BRIEF DESCRIPTION OF THE DRAWINGS

The technical solutions of this application will be further described in detail below with reference to the drawings and embodiments. In the figure:

FIG. 1 is a front three-dimensional view according to this application.

FIG. 2 is a rear three-dimensional view according to this application.

FIG. 3 is a front view according to this application.

FIG. 4 is a schematic structural diagram according to this application.

FIG. 5 is a schematic structural diagram of an air nozzle according to this application.

FIG. 6 is a three-dimensional view of a drive mechanism and a cylindrical shell according to this application.

FIG. 7 is a schematic exploded diagram of the drive mechanism according to this application.

FIG. 8 is a schematic structural diagram of a piston according to this application.

FIG. 9 is a schematic diagram of an exploded structure of the piston according to this application.

FIG. 10 is a cross-sectional view of a side surface of the piston according to this application.

FIG. 11 is a schematic structural cross-sectional view of the piston in another state according to this application.

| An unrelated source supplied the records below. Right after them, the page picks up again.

[config.mk]
export PLATFORM = sky130hd
export DESIGN_NAME = ram_stream_reader
export DESIGN_NICKNAME = d
export VERILOG_FILES = /design/src/rtl/ram_stream_reader.sv
export SDC_FILE = /design/constraint.sdc
export NUM_CORES = 1
export LEC_CHECK = 0
export BUFFER_PORTS_ARGS = -buffer_cell sky130_fd_sc_hd__buf_2
export CORE_MARGIN = 2
export CORE_UTILIZATION = 45
export DETAILED_ROUTE_END_ITERATION = 16
export PLACE_DENSITY = 0.76
export SLEW_MARGIN = 5
export SYNTH_ARGS = -nofsm -noshare
export SYNTH_HDL_FRONTEND = slang
export SYNTH_SLANG_ARGS = --single-unit
[constraint.sdc]
create_clock -name clk -period 3 [get_ports clk]
set_input_delay 0.9 -clock clk [delete_from_list [all_inputs] [get_ports clk]]
set_output_delay 0.9 -clock clk [all_outputs]
set_load 0.05 [all_outputs]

DESCRIPTION OF REFERENCE NUMERALS

1. piston hole; 2. drive mechanism; 21. motor; 22. eccentric wheel; 23. drive shaft; 24. swing arm; 25. eccentric hole; 26. output gear; 27. connection hole; 28. inclined swing piece; 29. rotating rod; 3. housing; 31. upper shell; 32. middle shell; 33. lower shell; 4. anti-scratch washer; 5. circular plate; 6. connecting block; 7. eccentric rod; 8. air nozzle; 81. air nozzle end; 82. threaded pipe end; 9. connecting ball head; 10. piston; 11. cylindrical shell; 12. intake pipe; 13. inflation nozzle thread port; 14. suction nozzle thread port; 15. through hole; 16. one-way valve; 17. control panel; 171. display screen; 172. power button; 173. air pressure adjustment button; 18. interface structure; 181. dustproof plug; 182. car charger DC head; 183. Type-C charging port; 19. heat dissipation mechanism; 191. first heat dissipation outlet; 192. second heat dissipation outlet; 101. plug body; 102. plug rod; 104. flow guide channel; 105. sealing ring; 106. first flow guide channel; 107. flow guide hole; 108. second flow guide channel; and 109. force-bearing slot.

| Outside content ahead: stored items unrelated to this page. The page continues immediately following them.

<file path="src/rtl/fetch_rf_arb_ctrl_pkg.sv">
`default_nettype none
// ============================================================================
//  Module   : fetch_rf_arb_ctrl_pkg
//  Purpose  : Shared constants for the fetch reference RF arbiter: pixel
//             width, RF geometry, starvation limit and arbiter state
//             encodings.
//  Revision : 1.0  initial release
// ============================================================================
package fetch_rf_arb_ctrl_pkg;

  localparam int PIXEL_WIDTH        = 8;
  localparam int FETCH_RF_DEPTH     = 48;
  localparam int FETCH_RF_ADDR_W    = 6;
  localparam int FETCH_RF_DATA_W    = 48 * PIXEL_WIDTH;
  localparam int FETCH_RF_MAX_WAIT  = 4;
  localparam int FETCH_RF_CNT_W     = 7;

  // Arbiter priority state
  typedef logic [0:0] arb_state_t;
  localparam arb_state_t ST_WR_PRI = 1'b0;
  localparam arb_state_t ST_RD_PRI = 1'b1;

endpackage
`default_nettype wire

</file>
<file path="src/rtl/fetch_rf_scoreboard.sv">
`default_nettype none
// ============================================================================
//  Module   : fetch_rf_scoreboard
//  Purpose  : Per-row valid bits for the fetch reference RF plus a running
//             count of valid rows.
//  Ports    : clk, rst         clock / async active-high reset
//             i_clear          invalidate every row (wins over i_set)
//             i_set/i_set_addr mark a row valid at the clock edge
//             i_look_addr      row to look up
//             o_look_hit       looked-up row is valid (registered state only)
//             o_valid_cnt      number of valid rows
//  Revision : 1.0  initial release
// ============================================================================
module fetch_rf_scoreboard
  import fetch_rf_arb_ctrl_pkg::*;
#(
  parameter int DEPTH  = FETCH_RF_DEPTH,
  parameter int ADDR_W = FETCH_RF_ADDR_W,
  parameter int CNT_W  = FETCH_RF_CNT_W
) (
  input  logic              clk,
  input  logic              rst,
  input  logic              i_clear,
  input  logic              i_set,
  input  logic [ADDR_W-1:0] i_set_addr,
  input  logic [ADDR_W-1:0] i_look_addr,
  output logic              o_look_hit,
  output logic [CNT_W-1:0]  o_valid_cnt
);

  localparam logic [ADDR_W:0] c_depth_ext = (ADDR_W+1)'(DEPTH);

  logic [DEPTH-1:0] r_valid;
  logic [CNT_W-1:0] r_cnt;
  logic             w_set_in;
  logic             w_look_in;

  assign w_set_in  = i_set && ({1'b0, i_set_addr} < c_depth_ext);
  assign w_look_in = {1'b0, i_look_addr} < c_depth_ext;

  // Lookup sees only registered bits, so a row written this cycle is not
  // visible to a read until the next cycle.
  assign o_look_hit  = w_look_in && r_valid[i_look_addr];
  assign o_valid_cnt = r_cnt;

  always_ff @(posedge clk or posedge rst) begin
    if (rst) begin
      r_valid <= '0;
      r_cnt   <= '0;
    end else if (i_clear) begin
      r_valid <= '0;
      r_cnt   <= '0;
    end else if (w_set_in) begin
      r_valid[i_set_addr] <= 1'b1;
      if (!r_valid[i_set_addr]) begin
        r_cnt <= r_cnt + CNT_W'(1);
      end
    end
  end

endmodule
`default_nettype wire

</file>
<file path="src/rtl/fetch_rf_arb_ctrl.sv">
`default_nettype none
// ============================================================================
//  Module   : fetch_rf_arb_ctrl
//  Purpose  : Shares the single port of the fetch reference RF between the
//             DDR write path and the search-window read path. Reads are only
//             granted to written rows; a starvation guard forces a pending
//             eligible read ahead after MAX_WAIT consecutive write grants.
//  Ports    : clk, rst                     clock / async active-high reset
//             clear_i                      invalidate all rows (new CTU)
//             wr_req_i/addr/data, wr_ack_o write requester
//             rd_req_i/addr, rd_ack_o      read requester
//             rd_valid_o, rd_data_o        read return, one cycle after ack
//             err_o                        out-of-range access pulse
//             valid_cnt_o                  number of valid rows
//             mem_en_o/addr/wdata, mem_rdata_i   RF port
//  Revision : 1.0  initial release
// ============================================================================
module fetch_rf_arb_ctrl
  import fetch_rf_arb_ctrl_pkg::*;
#(
  parameter int DEPTH    = FETCH_RF_DEPTH,
  parameter int ADDR_W   = FETCH_RF_ADDR_W,
  parameter int DATA_W   = FETCH_RF_DATA_W,
  parameter int MAX_WAIT = FETCH_RF_MAX_WAIT,
  parameter int CNT_W    = FETCH_RF_CNT_W
) (
  input  logic              clk,
  input  logic              rst,
  input  logic              clear_i,
  input  logic              wr_req_i,
  input  logic [ADDR_W-1:0] wr_addr_i,
  input  logic [DATA_W-1:0] wr_data_i,
  output logic              wr_ack_o,
  input  logic              rd_req_i,
  input  logic [ADDR_W-1:0] rd_addr_i,
  output logic              rd_ack_o,
  output logic              rd_valid_o,
  output logic [DATA_W-1:0] rd_data_o,
  output logic              err_o,
  output logic [CNT_W-1:0]  valid_cnt_o,
  output logic              mem_en_o,
  output logic [ADDR_W-1:0] mem_addr_o,
  output logic [DATA_W-1:0] mem_wdata_o,
  input  logic [DATA_W-1:0] mem_rdata_i
);

  localparam int              WAIT_W      = $clog2(MAX_WAIT + 1);
  localparam logic [ADDR_W:0] c_depth_ext = (ADDR_W+1)'(DEPTH);
  localparam logic [WAIT_W-1:0] c_max_wait = WAIT_W'(MAX_WAIT);

  arb_state_t        r_state;
  arb_state_t        w_state_nxt;
  logic [WAIT_W-1:0] r_wait_cnt;
  logic [WAIT_W-1:0] w_wait_nxt;

  logic              w_wr_oor;
  logic              w_rd_oor;
  logic              w_rd_hit;
  logic              w_rd_elig;
  logic              w_wr_gnt;
  logic              w_rd_gnt;

  logic [ADDR_W-1:0] r_last_addr;
  logic              r_rd_pend;
  logic              r_rd_oor;

  assign w_wr_oor  = {1'b0, wr_addr_i} >= c_depth_ext;
  assign w_rd_oor  = {1'b0, rd_addr_i} >= c_depth_ext;
  // Out-of-range reads never touch the RF, so they need no valid bit.
  assign w_rd_elig = rd_req_i && (w_rd_oor || w_rd_hit);

  fetch_rf_scoreboard #(
    .DEPTH  (DEPTH),
    .ADDR_W (ADDR_W),
    .CNT_W  (CNT_W)
  ) u_scoreboard (
    .clk         (clk),
    .rst         (rst),
    .i_clear     (clear_i),
    .i_set       (w_wr_gnt),
    .i_set_addr  (wr_addr_i),
    .i_look_addr (rd_addr_i),
    .o_look_hit  (w_rd_hit),
    .o_valid_cnt (valid_cnt_o)
  );

  // --------------------------------------------------------------------------
  // Arbiter FSM: state register
  // --------------------------------------------------------------------------
  always_ff @(posedge clk or posedge rst) begin
    if (rst) begin
      r_state    <= ST_WR_PRI;
      r_wait_cnt <= '0;
    end else begin
      r_state    <= w_state_nxt;
      r_wait_cnt <= w_wait_nxt;
    end
  end

  // --------------------------------------------------------------------------
  // Arbiter FSM: next state
  // --------------------------------------------------------------------------
  always_comb begin
    w_state_nxt = r_state;
    w_wait_nxt  = r_wait_cnt;
    if (!w_rd_elig || w_rd_gnt) begin
      // Nothing left to protect: drop back to write priority.
      w_state_nxt = ST_WR_PRI;
      w_wait_nxt  = '0;
    end else if ((r_state == ST_WR_PRI) && w_wr_gnt) begin
      w_wait_nxt = r_wait_cnt + WAIT_W'(1);
      if (w_wait_nxt >= c_max_wait) begin
        w_state_nxt = ST_RD_PRI;
      end
    end
    // An eligible read left ungranted without a write grant (clear cycle)
    // keeps the current state and count.
  end

  // --------------------------------------------------------------------------
  // Arbiter FSM: grant outputs
  // --------------------------------------------------------------------------
  always_comb begin
    w_wr_gnt = 1'b0;
    w_rd_gnt = 1'b0;
    if (!clear_i) begin
      case (r_state)
        ST_RD_PRI: begin
          if (w_rd_elig)     w_rd_gnt = 1'b1;
          else if (wr_req_i) w_wr_gnt = 1'b1;
        end
        default: begin
          if (wr_req_i)       w_wr_gnt = 1'b1;
          else if (w_rd_elig) w_rd_gnt = 1'b1;
        end
      endcase
    end
  end

  assign wr_ack_o = w_wr_gnt;
  assign rd_ack_o = w_rd_gnt;
  assign err_o    = (w_wr_gnt && w_wr_oor) || (w_rd_gnt && w_rd_oor);

  // --------------------------------------------------------------------------
  // RF port mux; the address holds its last value when the port is idle
  // --------------------------------------------------------------------------
  assign mem_en_o    = w_wr_gnt && !w_wr_oor;
  assign mem_wdata_o = wr_data_i;

  always_comb begin
    mem_addr_o = r_last_addr;
    if (w_wr_gnt && !w_wr_oor) begin
      mem_addr_o = wr_addr_i;
    end else if (w_rd_gnt && !w_rd_oor) begin
      mem_addr_o = rd_addr_i;
    end
  end

  always_ff @(posedge clk or posedge rst) begin
    if (rst) begin
      r_last_addr <= '0;
      r_rd_pend   <= 1'b0;
      r_rd_oor    <= 1'b0;
    end else begin
      r_last_addr <= mem_addr_o;
      r_rd_pend   <= w_rd_gnt;
      r_rd_oor    <= w_rd_gnt && w_rd_oor;
    end
  end

  // RF data is already registered inside the RF, so it is passed straight
  // through; out-of-range reads return zero.
  assign rd_valid_o = r_rd_pend;
  assign rd_data_o  = r_rd_oor ? '0 : mem_rdata_i;

endmodule
`default_nettype wire

</file>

DESCRIPTION OF THE EMBODIMENTS

It should be noted that, in the absence of conflict, the embodiments and features within the embodiments of this application may be combined with each other. The preferred embodiments of this application will be described in detail with reference to the drawings.

As shown in FIGS. 1 to 8, this application provides specific embodiments of an inflator pump.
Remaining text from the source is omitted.